*What you will do*
Where the material below has a line containing "module vca_scale", start repeating exactly, and keep going through the line containing "localparam int unsigned", with no other lines.

*Recorded information*
<file path="config.mk">
export PLATFORM = sky130hd
export DESIGN_NAME = lut_writer
export DESIGN_NICKNAME = d
export VERILOG_FILES = /design/src/rtl/lut_writer_pkg.sv /design/src/rtl/lut_word_assembler.sv /design/src/rtl/lut_writer.sv
export SDC_FILE = /design/constraint.sdc
export NUM_CORES = 1
export LEC_CHECK = 0
export ABC_CLOCK_PERIOD_IN_PS = 2100
export BUFFER_PORTS_ARGS = -buffer_cell sky130_fd_sc_hd__buf_2
export CAP_MARGIN = 10
export CORE_MARGIN = 1
export CORE_UTILIZATION = 53
export CTS_BUF_LIST = sky130_fd_sc_hd__clkbuf_8
export DETAILED_ROUTE_END_ITERATION = 12
export PLACE_DENSITY = 0.79
export SYNTH_ARGS = -nofsm -noshare
export SYNTH_HDL_FRONTEND = slang
export SYNTH_HIERARCHICAL = 1
export SYNTH_SLANG_ARGS = --single-unit
</file>
<file path="constraint.sdc">
create_clock -name clk -period 2.1 [get_ports clk]
set_input_delay 0.105 -clock clk [delete_from_list [all_inputs] [get_ports clk]]
set_output_delay 0.105 -clock clk [all_outputs]
set_load 0.01 [all_outputs]
</file>
$ cat src/rtl/synth_pkg.sv
// Shared voice-block definitions: envelope state encoding, level helpers
// and the rate encoding used by every per-voice stage.
package synth_pkg;

  // Envelope stage encoding (3-bit)
  typedef enum logic [2:0] {
    ST_IDLE    = 3'd0,
    ST_ATTACK  = 3'd1,
    ST_DECAY   = 3'd2,
    ST_SUSTAIN = 3'd3,
    ST_RELEASE = 3'd4
  } adsr_state_e;

  // Rate encoding shared by voice blocks: a rate value R moves the level by
  // one step every R+1 clock cycles, so R = 0 steps on every cycle.

  // Silence point of an offset-binary sample of the given width
  function automatic int unsigned mid_of(input int unsigned width);
    return 32'd1 << (width - 32'd1);
  endfunction

  // Full-scale level of an unsigned value of the given width
  function automatic int unsigned max_of(input int unsigned width);
    return (32'd1 << width) - 32'd1;
  endfunction

endpackage

$ cat src/rtl/vca_scale.sv
// Voltage-controlled amplifier: scales an offset-binary sample by an
// unsigned level around the silence midpoint, registered output.
module vca_scale
  import synth_pkg::*;
#(
  parameter int WAVE_DEPTH = 8,
  parameter int ENV_DEPTH  = 8
) (
  input  logic                  i_clk,
  input  logic                  i_rst,
  input  logic [WAVE_DEPTH-1:0] i_wave,
  input  logic [ENV_DEPTH-1:0]  i_level,
  output logic [WAVE_DEPTH-1:0] o_out
);

  localparam int unsigned           MID_U  = mid_of(WAVE_DEPTH);
  localparam logic [WAVE_DEPTH-1:0] MID    = MID_U[WAVE_DEPTH-1:0];
  localparam int                    PROD_W = WAVE_DEPTH + ENV_DEPTH + 1;

  // Floor division by 2^ENV_DEPTH; the scaled value always fits back into
  // WAVE_DEPTH bits, so the low bits carry the full signed result.
  function automatic logic [WAVE_DEPTH-1:0] scale_floor(input logic signed [PROD_W-1:0] prod);
    logic signed [PROD_W-1:0] shifted;
    shifted = prod >>> ENV_DEPTH;
    return shifted[WAVE_DEPTH-1:0];
  endfunction

  logic signed [WAVE_DEPTH:0]   w_diff;
  logic signed [PROD_W-1:0]     w_diff_x;
  logic signed [PROD_W-1:0]     w_level_x;
  logic signed [PROD_W-1:0]     w_prod;
  logic        [WAVE_DEPTH-1:0] r_out_p1;

  assign w_diff    = $signed({1'b0, i_wave}) - $signed({1'b0, MID});
  assign w_diff_x  = {{ENV_DEPTH{w_diff[WAVE_DEPTH]}}, w_diff};
  assign w_level_x = $signed({{(WAVE_DEPTH + 1){1'b0}}, i_level});
  assign w_prod    = w_diff_x * w_level_x;

  // Output register: silence on reset, scaled sample otherwise
  always_ff @(posedge i_clk) begin
    if (i_rst) r_out_p1 <= MID;
    else       r_out_p1 <= MID + scale_floor(w_prod);
  end

  assign o_out = r_out_p1;

endmodule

*The answer*
module vca_scale
  import synth_pkg::*;
#(
  parameter int WAVE_DEPTH = 8,
  parameter int ENV_DEPTH  = 8
) (
  input  logic                  i_clk,
  input  logic                  i_rst,
  input  logic [WAVE_DEPTH-1:0] i_wave,
  input  logic [ENV_DEPTH-1:0]  i_level,
  output logic [WAVE_DEPTH-1:0] o_out
);

  localparam int unsigned           MID_U  = mid_of(WAVE_DEPTH);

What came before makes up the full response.